:: Stored data ::
* * * * * * * * *
## src/common/decodePkg.sv

```systemverilog
package decodePkg;

  ////////////////////
  // Widths and sizes
  ////////////////////
  localparam int regWidth    = 16;  // Scalar register data width
  localparam int numRegs     = 16;
  localparam int regIdxWidth = 4;
  localparam int irWidth     = 32;  // Instruction word
  localparam int pcWidth     = 16;
  localparam int immWidth    = 16;  // Raw immediate in ir[15:0]

  ////////////////////
  // Instruction fields
  ////////////////////
  localparam int opcodeMsb = 31;
  localparam int opcodeLsb = 24;
  localparam int destMsb   = 23;    // STW data source as well
  localparam int destLsb   = 20;
  localparam int src1Msb   = 19;    // Destination of MOV and MOVI
  localparam int src1Lsb   = 16;
  localparam int src2Msb   = 11;
  localparam int src2Lsb   = 8;

  localparam int opcodeWidth = opcodeMsb - opcodeLsb + 1;

  ////////////////////
  // Condition code
  ////////////////////
  localparam int ccWidth = 3;
  localparam logic [ccWidth-1:0] ccNeg  = 3'b100;
  localparam logic [ccWidth-1:0] ccZero = 3'b010;
  localparam logic [ccWidth-1:0] ccPos  = 3'b001;

  // Upper opcode bits shared by all BR forms
  localparam logic [opcodeWidth-ccWidth-1:0] brPrefix = 5'b01000;

  // Branch encodings carry their n/z/p mask in the low three bits
  typedef enum logic [opcodeWidth-1:0] {
    opNop   = 8'h00,
    opAdd   = 8'h01,
    opAddi  = 8'h02,
    opAnd   = 8'h03,
    opAndi  = 8'h04,
    opMov   = 8'h05,
    opMovi  = 8'h06,
    opLdw   = 8'h07,
    opStw   = 8'h08,
    opBrn   = 8'h44,  // n
    opBrz   = 8'h42,  // z
    opBrp   = 8'h41,  // p
    opBrnz  = 8'h46,
    opBrnp  = 8'h45,
    opBrzp  = 8'h43,
    opBrnzp = 8'h47   // Always taken
  } opcodeE;

endpackage

```

## src/decode/operandDecoder.sv

```systemverilog
`timescale 1ns/1ps

module operandDecoder import decodePkg::*; (
  input  logic [irWidth-1:0]     ir,
  output opcodeE                 opcode,
  output logic [regIdxWidth-1:0] dest,      // Selected destination
  output logic [regIdxWidth-1:0] src1,
  output logic [regIdxWidth-1:0] src2,
  output logic [regWidth-1:0]    imm,
  output logic                   writesReg,
  output logic                   usesSrc1,
  output logic                   usesSrc2,
  output logic                   usesDest,  // STW store data
  output logic                   isBranch,
  output logic [ccWidth-1:0]     ccMask
);

  logic [opcodeWidth-1:0]     rawOp;
  logic signed [immWidth-1:0] rawImm;

  assign rawOp  = ir[opcodeMsb:opcodeLsb];
  assign rawImm = ir[immWidth-1:0];

  ////////////////////
  // Opcode classification
  ////////////////////
  always_comb begin
    case (rawOp)
      opAdd, opAddi, opAnd, opAndi, opMov, opMovi, opLdw, opStw,
      opBrn, opBrz, opBrp, opBrnz, opBrnp, opBrzp, opBrnzp: opcode = opcodeE'(rawOp);
      default: opcode = opNop;  // Anything unknown issues as a bubble
    endcase
  end

  // Which fields each instruction reads or writes
  always_comb begin
    writesReg = 1'b0;
    usesSrc1  = 1'b0;
    usesSrc2  = 1'b0;
    usesDest  = 1'b0;
    case (opcode)
      opAdd, opAnd: begin
        writesReg = 1'b1;
        usesSrc1  = 1'b1;
        usesSrc2  = 1'b1;
      end
      opAddi, opAndi, opLdw: begin
        writesReg = 1'b1;
        usesSrc1  = 1'b1;
      end
      opMov: begin
        writesReg = 1'b1;
        usesSrc2  = 1'b1;  // MOV copies the src2 register
      end
      opMovi: writesReg = 1'b1;
      opStw: begin
        usesSrc1 = 1'b1;  // Base address
        usesDest = 1'b1;  // Data to store
      end
      default: ;
    endcase
  end

  // MOV and MOVI put their target in the src1 field
  assign dest = (opcode == opMov || opcode == opMovi) ? ir[src1Msb:src1Lsb]
                                                      : ir[destMsb:destLsb];
  assign src1 = ir[src1Msb:src1Lsb];
  assign src2 = ir[src2Msb:src2Lsb];
  assign imm  = regWidth'(rawImm);  // Sign extension through the signed cast

  assign isBranch = (opcode[opcodeWidth-1:ccWidth] == brPrefix);
  assign ccMask   = isBranch ? opcode[ccWidth-1:0] : '0;

endmodule

```

## src/decode/regFile.sv

```systemverilog
`timescale 1ns/1ps

module regFile import decodePkg::*; (
  input  logic                   I_CLOCK,
  input  logic                   rstN,
  input  logic                   wbEnable,
  input  logic [regIdxWidth-1:0] wbIdx,
  input  logic [regWidth-1:0]    wbData,
  input  logic [regIdxWidth-1:0] rdIdx1,
  input  logic [regIdxWidth-1:0] rdIdx2,
  input  logic [regIdxWidth-1:0] rdIdx3,
  output logic [regWidth-1:0]    rdData1,
  output logic [regWidth-1:0]    rdData2,
  output logic [regWidth-1:0]    rdData3,   // STW data port
  output logic [ccWidth-1:0]     cc
);

  logic [regWidth-1:0] regs [numRegs];
  logic [ccWidth-1:0]  wbCc;  // Condition code of the value in flight

  // Read with same-cycle writeback bypass
  function automatic logic [regWidth-1:0] readPort(input logic [regIdxWidth-1:0] idx);
    if (wbEnable && wbIdx == idx) begin
      return wbData;
    end
    return regs[idx];
  endfunction

  ////////////////////
  // Read ports
  ////////////////////
  always_comb begin
    rdData1 = readPort(rdIdx1);
    rdData2 = readPort(rdIdx2);
    rdData3 = readPort(rdIdx3);
  end

  // Sign bit first, then nonzero
  always_comb begin
    if (wbData[regWidth-1]) begin
      wbCc = ccNeg;
    end else if (wbData != '0) begin
      wbCc = ccPos;
    end else begin
      wbCc = ccZero;
    end
  end

  ////////////////////
  // Writeback
  ////////////////////
  always_ff @(posedge I_CLOCK) begin
    if (!rstN) begin
      for (int i = 0; i < numRegs; i++) begin
        regs[i] <= '0;
      end
      cc <= ccZero;   // Registers all zero after reset
    end else if (wbEnable) begin
      regs[wbIdx] <= wbData;
      cc          <= wbCc;  // Every writeback updates cc
    end
  end

endmodule

```

## src/decode/scoreboard.sv

```systemverilog
`timescale 1ns/1ps

module scoreboard import decodePkg::*; (
  input  logic                   I_CLOCK,
  input  logic                   rstN,
  input  logic                   wbEnable,
  input  logic [regIdxWidth-1:0] wbIdx,
  input  logic [regIdxWidth-1:0] src1,
  input  logic [regIdxWidth-1:0] src2,
  input  logic [regIdxWidth-1:0] dest,
  input  logic                   usesSrc1,
  input  logic                   usesSrc2,
  input  logic                   usesDest,
  input  logic                   isBranch,
  input  logic                   instrValid,
  input  logic                   fetchStall,
  input  logic [regIdxWidth-1:0] setIdx,    // Register written by this instruction
  input  logic                   writesReg,
  output logic                   depStall,
  output logic                   branchStall
);

  logic [numRegs-1:0] pending;  // One bit per register, set until writeback
  logic               srcHazard;
  logic               branchHazard;
  logic               accept;

  // Source still owed by an older instruction
  // A writeback this cycle reaches the read through the bypass
  function automatic logic busy(input logic uses, input logic [regIdxWidth-1:0] idx);
    return uses && pending[idx] && !(wbEnable && wbIdx == idx);
  endfunction

  ////////////////////
  // Stall decision
  ////////////////////
  always_comb begin
    srcHazard = busy(usesSrc1, src1) || busy(usesSrc2, src2) || busy(usesDest, dest);
  end

  // cc only final once nothing is in flight
  assign branchHazard = isBranch && (|pending);

  assign depStall    = instrValid && (srcHazard || branchHazard);
  assign branchStall = instrValid && isBranch;   // Fetch holds while a branch decodes
  assign accept      = instrValid && !fetchStall && !depStall;

  ////////////////////
  // Pending bits
  ////////////////////
  always_ff @(posedge I_CLOCK) begin
    if (!rstN) begin
      pending <= '0;
    end else begin
      for (int i = 0; i < numRegs; i++) begin
        // Set beats clear on the same register
        if (accept && writesReg && setIdx == regIdxWidth'(i)) begin
          pending[i] <= 1'b1;
        end else if (wbEnable && wbIdx == regIdxWidth'(i)) begin
          pending[i] <= 1'b0;
        end
      end
    end
  end

endmodule

```

## src/decode/issueRegister.sv

```systemverilog
`timescale 1ns/1ps

module issueRegister import decodePkg::*; (
  input  logic                   I_CLOCK,
  input  logic                   rstN,
  input  logic                   instrValid,
  input  logic                   fetchStall,
  input  logic                   depStall,
  input  logic [pcWidth-1:0]     pc,
  input  opcodeE                 opcode,
  input  logic [regWidth-1:0]    rdData1,
  input  logic [regWidth-1:0]    rdData2,
  input  logic [regWidth-1:0]    rdData3,
  input  logic [regIdxWidth-1:0] setIdx,
  input  logic [regWidth-1:0]    imm,
  input  logic                   isBranch,
  input  logic [ccWidth-1:0]     ccMask,
  input  logic [ccWidth-1:0]     cc,
  output logic                   issueValid,
  output logic [pcWidth-1:0]     issuePc,
  output opcodeE                 issueOpcode,
  output logic [regWidth-1:0]    src1Value,
  output logic [regWidth-1:0]    src2Value,
  output logic [regWidth-1:0]    storeValue,
  output logic [regIdxWidth-1:0] destIdx,
  output logic [regWidth-1:0]    issueImm,
  output logic                   branchTaken
);

  logic accept;
  logic taken;

  assign accept = instrValid && !fetchStall && !depStall;

  // Taken when the n/z/p mask hits the current cc
  assign taken = isBranch && (|(ccMask & cc));

  ////////////////////
  // Control
  ////////////////////
  always_ff @(posedge I_CLOCK) begin
    if (!rstN) begin
      issueValid  <= 1'b0;
      branchTaken <= 1'b0;
    end else begin
      issueValid <= accept;  // High for one cycle per accepted instruction
      if (accept) begin
        branchTaken <= taken;
      end
    end
  end

  ////////////////////
  // Payload, held when nothing is accepted
  ////////////////////
  always_ff @(posedge I_CLOCK) begin
    if (accept) begin
      issuePc     <= pc;
      issueOpcode <= opcode;
      src1Value   <= rdData1;
      src2Value   <= rdData2;
      storeValue  <= rdData3;  // Only meaningful for STW
      destIdx     <= setIdx;
      issueImm    <= imm;
    end
  end

endmodule

```

## src/decode/decodeStage.sv

```systemverilog
`timescale 1ns/1ps

module decodeStage import decodePkg::*; (
  input  logic                   I_CLOCK,
  input  logic                   rstN,
  // Fetch side
  input  logic                   instrValid,
  input  logic [pcWidth-1:0]     pc,
  input  logic [irWidth-1:0]     ir,
  input  logic                   fetchStall,
  // Writeback side
  input  logic                   wbEnable,
  input  logic [regIdxWidth-1:0] wbIdx,
  input  logic [regWidth-1:0]    wbData,
  // Back to fetch
  output logic                   depStall,
  output logic                   branchStall,
  // Toward execute
  output logic                   issueValid,
  output logic [pcWidth-1:0]     issuePc,
  output opcodeE                 issueOpcode,
  output logic [regWidth-1:0]    src1Value,
  output logic [regWidth-1:0]    src2Value,
  output logic [regWidth-1:0]    storeValue,
  output logic [regIdxWidth-1:0] destIdx,
  output logic [regWidth-1:0]    imm,
  output logic                   branchTaken
);

  opcodeE                 opcode;
  logic [regIdxWidth-1:0] dest;
  logic [regIdxWidth-1:0] src1;
  logic [regIdxWidth-1:0] src2;
  logic [regWidth-1:0]    decImm;    // Sign-extended, not yet issued
  logic                   writesReg;
  logic                   usesSrc1;
  logic                   usesSrc2;
  logic                   usesDest;
  logic                   isBranch;
  logic [ccWidth-1:0]     ccMask;
  logic [regWidth-1:0]    rdData1;
  logic [regWidth-1:0]    rdData2;
  logic [regWidth-1:0]    rdData3;
  logic [ccWidth-1:0]     cc;

  ////////////////////
  // Input side
  ////////////////////
  operandDecoder dec0 (
    .ir(ir), .opcode(opcode), .dest(dest), .src1(src1), .src2(src2), .imm(decImm),
    .writesReg(writesReg), .usesSrc1(usesSrc1), .usesSrc2(usesSrc2),
    .usesDest(usesDest), .isBranch(isBranch), .ccMask(ccMask)
  );

  ////////////////////
  // Register state and hazards
  ////////////////////
  regFile rf0 (
    .I_CLOCK(I_CLOCK), .rstN(rstN), .wbEnable(wbEnable), .wbIdx(wbIdx), .wbData(wbData),
    .rdIdx1(src1), .rdIdx2(src2), .rdIdx3(dest),  // Port 3 reads STW data
    .rdData1(rdData1), .rdData2(rdData2), .rdData3(rdData3), .cc(cc)
  );

  scoreboard sb0 (
    .I_CLOCK(I_CLOCK), .rstN(rstN), .wbEnable(wbEnable), .wbIdx(wbIdx),
    .src1(src1), .src2(src2), .dest(dest),
    .usesSrc1(usesSrc1), .usesSrc2(usesSrc2), .usesDest(usesDest), .isBranch(isBranch),
    .instrValid(instrValid), .fetchStall(fetchStall), .setIdx(dest),
    .writesReg(writesReg), .depStall(depStall), .branchStall(branchStall)
  );

  ////////////////////
  // Output side
  ////////////////////
  issueRegister iss0 (
    .I_CLOCK(I_CLOCK), .rstN(rstN), .instrValid(instrValid), .fetchStall(fetchStall),
    .depStall(depStall), .pc(pc), .opcode(opcode),
    .rdData1(rdData1), .rdData2(rdData2), .rdData3(rdData3), .setIdx(dest),
    .imm(decImm), .isBranch(isBranch), .ccMask(ccMask), .cc(cc),
    .issueValid(issueValid), .issuePc(issuePc), .issueOpcode(issueOpcode),
    .src1Value(src1Value), .src2Value(src2Value), .storeValue(storeValue),
    .destIdx(destIdx), .issueImm(imm), .branchTaken(branchTaken)
  );

endmodule

```

## config.mk

```make
export PLATFORM = sky130hd
export DESIGN_NAME = decodeStage
export DESIGN_NICKNAME = d
export VERILOG_FILES = /design/src/common/decodePkg.sv /design/src/decode/operandDecoder.sv /design/src/decode/regFile.sv /design/src/decode/scoreboard.sv /design/src/decode/issueRegister.sv /design/src/decode/decodeStage.sv
export SDC_FILE = /design/constraint.sdc
export NUM_CORES = 1
export LEC_CHECK = 0
export ABC_AREA = 1
export BUFFER_PORTS_ARGS = -buffer_cell sky130_fd_sc_hd__buf_2
export CELL_PAD_IN_SITES_DETAIL_PLACEMENT = 1
export CELL_PAD_IN_SITES_GLOBAL_PLACEMENT = 2
export CORE_MARGIN = 3
export CORE_UTILIZATION = 40
export DETAILED_ROUTE_END_ITERATION = 6
export GPL_TIMING_DRIVEN = 0
export PLACE_DENSITY = 0.9
export SYNTH_ARGS = -nofsm -noshare
export SYNTH_HDL_FRONTEND = slang
export SYNTH_SLANG_ARGS = --single-unit
```

## constraint.sdc

```tcl
create_clock -name I_CLOCK -period 15.15 [get_ports I_CLOCK]
set_clock_uncertainty 0.05 [all_clocks]
set_input_delay 4.545 -clock I_CLOCK [delete_from_list [all_inputs] [get_ports I_CLOCK]]
set_output_delay 4.545 -clock I_CLOCK [all_outputs]
set_load 0.05 [all_outputs]
```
* * * * * * * * *
:: Directions for this task ::
Every line above that has the string "automatic" needs to be copied.

:: Task solution ::
  function automatic logic [regWidth-1:0] readPort(input logic [regIdxWidth-1:0] idx);
  function automatic logic busy(input logic uses, input logic [regIdxWidth-1:0] idx);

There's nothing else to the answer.